誰にとっても残念なことですが、今でも前者のコンセプトが大半を占めています。

膨らみ続けるヘルスケアデータを検証する際には、不完全で孤立した医療データシステムからすべてが統合されたシステムに移行し、患者のプライバシーを損なうことなくユーザーが必要な情報を抽出できるようにするためにはどうすればよいか、という問題が常に付きまといます。

言い換えれば、サイロからBlue Buttonへの移行をどのように行うのか、ということです。

本記事では、関係者全員のニーズに対応する、専門家が推奨する実践的かつ初歩的なアクションをご紹介します。まずは現行システムについて見ていきましょう。

サイロの現状

診療、研究、処方、政策変更などのたびにデータが生成されます。さらに毎年、何百万という新たなアプリやウェアラブルデバイス、コネクテッド医療機器が登場しています。これらの点を考慮すると、ヘルスケア業界のデータは、ここにきて明らかに充実しつつあります。ある試算によると、ヘルスケア業界で生成されるデータは、世界のデータボリュームの30%にも及ぶそうです。

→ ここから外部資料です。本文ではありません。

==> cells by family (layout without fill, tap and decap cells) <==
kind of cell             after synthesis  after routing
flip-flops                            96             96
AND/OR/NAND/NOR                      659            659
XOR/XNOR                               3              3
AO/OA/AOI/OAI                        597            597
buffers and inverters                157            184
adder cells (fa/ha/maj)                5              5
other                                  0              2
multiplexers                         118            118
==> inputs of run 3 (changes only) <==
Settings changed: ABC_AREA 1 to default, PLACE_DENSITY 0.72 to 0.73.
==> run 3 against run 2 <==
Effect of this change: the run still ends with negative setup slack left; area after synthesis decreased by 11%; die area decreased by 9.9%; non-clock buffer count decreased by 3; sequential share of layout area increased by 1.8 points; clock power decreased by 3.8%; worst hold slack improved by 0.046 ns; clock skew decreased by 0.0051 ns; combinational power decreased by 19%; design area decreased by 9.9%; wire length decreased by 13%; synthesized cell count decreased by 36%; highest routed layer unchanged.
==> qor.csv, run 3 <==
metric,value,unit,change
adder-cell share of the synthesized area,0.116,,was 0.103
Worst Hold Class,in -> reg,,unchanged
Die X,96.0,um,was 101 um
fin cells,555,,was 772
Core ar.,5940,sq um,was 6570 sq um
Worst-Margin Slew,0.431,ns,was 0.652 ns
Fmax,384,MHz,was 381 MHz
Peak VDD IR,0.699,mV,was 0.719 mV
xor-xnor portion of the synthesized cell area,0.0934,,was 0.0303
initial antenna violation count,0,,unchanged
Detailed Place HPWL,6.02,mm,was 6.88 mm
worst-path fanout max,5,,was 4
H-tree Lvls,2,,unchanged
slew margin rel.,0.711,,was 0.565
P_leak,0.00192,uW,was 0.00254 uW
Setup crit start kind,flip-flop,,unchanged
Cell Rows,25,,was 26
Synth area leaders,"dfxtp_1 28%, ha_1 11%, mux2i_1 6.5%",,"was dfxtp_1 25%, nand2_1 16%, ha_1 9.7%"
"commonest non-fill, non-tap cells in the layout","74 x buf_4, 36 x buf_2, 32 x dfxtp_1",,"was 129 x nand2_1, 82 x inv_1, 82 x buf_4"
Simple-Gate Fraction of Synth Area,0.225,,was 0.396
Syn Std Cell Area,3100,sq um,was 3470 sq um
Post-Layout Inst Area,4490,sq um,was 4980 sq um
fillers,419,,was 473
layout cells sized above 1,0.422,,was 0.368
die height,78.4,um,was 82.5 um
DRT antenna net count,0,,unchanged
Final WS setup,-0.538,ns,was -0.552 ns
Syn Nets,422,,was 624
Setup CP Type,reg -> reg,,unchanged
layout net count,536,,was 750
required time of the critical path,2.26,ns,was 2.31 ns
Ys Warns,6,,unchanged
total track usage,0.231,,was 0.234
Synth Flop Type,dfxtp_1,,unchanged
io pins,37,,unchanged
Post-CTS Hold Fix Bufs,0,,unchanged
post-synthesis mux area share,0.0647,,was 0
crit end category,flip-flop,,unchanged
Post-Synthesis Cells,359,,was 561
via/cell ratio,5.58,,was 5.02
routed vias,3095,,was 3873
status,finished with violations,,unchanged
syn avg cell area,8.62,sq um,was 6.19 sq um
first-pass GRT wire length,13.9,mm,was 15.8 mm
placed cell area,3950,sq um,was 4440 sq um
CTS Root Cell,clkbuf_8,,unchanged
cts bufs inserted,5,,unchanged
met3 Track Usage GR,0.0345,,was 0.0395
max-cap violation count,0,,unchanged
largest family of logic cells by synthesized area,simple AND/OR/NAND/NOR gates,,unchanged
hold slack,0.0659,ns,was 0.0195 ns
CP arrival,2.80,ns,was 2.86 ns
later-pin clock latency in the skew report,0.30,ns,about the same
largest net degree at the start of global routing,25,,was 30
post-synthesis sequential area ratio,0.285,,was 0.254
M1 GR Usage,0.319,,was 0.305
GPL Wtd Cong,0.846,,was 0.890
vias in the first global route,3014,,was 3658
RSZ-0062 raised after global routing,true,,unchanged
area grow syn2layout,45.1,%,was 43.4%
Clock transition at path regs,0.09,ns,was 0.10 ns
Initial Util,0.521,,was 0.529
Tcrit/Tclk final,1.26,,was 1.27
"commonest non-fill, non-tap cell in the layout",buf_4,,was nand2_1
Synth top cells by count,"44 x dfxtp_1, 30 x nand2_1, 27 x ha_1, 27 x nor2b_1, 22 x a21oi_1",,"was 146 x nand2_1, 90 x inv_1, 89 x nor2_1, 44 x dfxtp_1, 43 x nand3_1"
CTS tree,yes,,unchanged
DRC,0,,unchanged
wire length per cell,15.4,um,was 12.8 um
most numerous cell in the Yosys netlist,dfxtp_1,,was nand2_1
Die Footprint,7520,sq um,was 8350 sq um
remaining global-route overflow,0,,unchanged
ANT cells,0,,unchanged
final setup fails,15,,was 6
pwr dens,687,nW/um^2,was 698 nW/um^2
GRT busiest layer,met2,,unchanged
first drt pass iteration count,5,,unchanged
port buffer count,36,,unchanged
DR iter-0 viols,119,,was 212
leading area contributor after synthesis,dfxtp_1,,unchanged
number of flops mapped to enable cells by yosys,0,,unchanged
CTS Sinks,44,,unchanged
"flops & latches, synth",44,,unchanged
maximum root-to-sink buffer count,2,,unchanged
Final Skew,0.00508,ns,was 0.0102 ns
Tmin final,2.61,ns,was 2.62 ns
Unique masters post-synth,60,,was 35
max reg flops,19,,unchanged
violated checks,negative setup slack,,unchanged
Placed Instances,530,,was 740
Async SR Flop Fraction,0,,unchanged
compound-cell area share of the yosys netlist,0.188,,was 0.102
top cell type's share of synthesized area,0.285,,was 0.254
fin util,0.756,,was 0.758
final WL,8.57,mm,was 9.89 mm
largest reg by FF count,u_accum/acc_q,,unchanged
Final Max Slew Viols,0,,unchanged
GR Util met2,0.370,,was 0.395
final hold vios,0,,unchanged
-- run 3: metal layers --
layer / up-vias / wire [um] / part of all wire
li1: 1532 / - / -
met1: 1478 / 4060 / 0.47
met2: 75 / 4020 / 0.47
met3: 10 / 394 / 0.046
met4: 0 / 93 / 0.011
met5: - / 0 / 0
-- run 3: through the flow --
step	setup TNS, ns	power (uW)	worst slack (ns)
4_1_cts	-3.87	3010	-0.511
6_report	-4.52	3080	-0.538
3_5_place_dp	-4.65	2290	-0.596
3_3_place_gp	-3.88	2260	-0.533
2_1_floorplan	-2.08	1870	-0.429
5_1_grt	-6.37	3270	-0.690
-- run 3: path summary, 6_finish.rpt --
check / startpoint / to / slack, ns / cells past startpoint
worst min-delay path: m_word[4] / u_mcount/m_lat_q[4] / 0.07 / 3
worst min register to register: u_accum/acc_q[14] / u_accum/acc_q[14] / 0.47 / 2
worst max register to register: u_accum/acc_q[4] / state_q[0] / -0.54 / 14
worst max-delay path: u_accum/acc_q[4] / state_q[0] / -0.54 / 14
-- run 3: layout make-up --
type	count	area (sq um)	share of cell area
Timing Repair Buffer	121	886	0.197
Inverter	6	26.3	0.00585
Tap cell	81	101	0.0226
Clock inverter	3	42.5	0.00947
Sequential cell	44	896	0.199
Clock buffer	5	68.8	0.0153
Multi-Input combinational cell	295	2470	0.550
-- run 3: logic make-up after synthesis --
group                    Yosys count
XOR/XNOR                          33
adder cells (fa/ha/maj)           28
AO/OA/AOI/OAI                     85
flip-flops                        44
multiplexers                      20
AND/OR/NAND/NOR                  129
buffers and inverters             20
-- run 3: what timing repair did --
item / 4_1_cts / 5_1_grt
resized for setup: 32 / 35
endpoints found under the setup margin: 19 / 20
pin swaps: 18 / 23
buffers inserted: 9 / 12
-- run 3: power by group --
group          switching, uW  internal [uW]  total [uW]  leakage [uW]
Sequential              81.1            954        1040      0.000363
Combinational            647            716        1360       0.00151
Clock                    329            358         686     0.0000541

理論上は、より多くのデータとより高度な分析が、より良いアウトカムに直結すると考えられます。しかしながら、データベースの医師コンサルティング企業であるAtropos Healthの共同設立者兼最高医療責任者であるSaurabh Gombar氏によると、実際には大きな問題が立ちはだかっているそうです。その問題とは「データがどこにあるか」という問題です。

Gombar氏は次のように述べています。「現在、ほとんどのデータはサイロ化されています。病院のシステムは独自の電子カルテシステムを持つことが多いためです。」これらのシステム内に保存されているデータの相当数が構造化データであり、検索や分析が容易となっています。しかし、医師のメモといった非構造化データも多くあります。

「それらは有益な情報であるにもかかわらずプレーンテキストとして保存されており、特定の方法での構造化がされていません。これは、医療制度が個人をどのように捉えているかを示しています。データは個々のプロバイダーに制限されていることが多く、ほとんどのシステムは他のシステムと連携するように設定されていないため、以前のシステムから新たな患者の情報を得ることは困難です。」

運動器具のようなサイロ化されたソースから得た個人の健康情報はさらに、集約データに含まれる可能性が低くなっています。

Blue Buttonとデッドボルト

当初のBlue Buttonは米国政府内の一握りの機関が対象で、これらの機関が必要に応じて健康情報を利用できるようにするためのものでした。

使用者を大幅に拡大するためには、データの内容やタイミングの観点から適切なデータ使用者を定義する必要があります。Gombar氏は、適切なユーザーとは意思決定者に基づいて変化するものであり、この状況は、これがなければ何も「適切」にはなりえないというデータのある側面、つまり「プライバシー」の保持に役立っています。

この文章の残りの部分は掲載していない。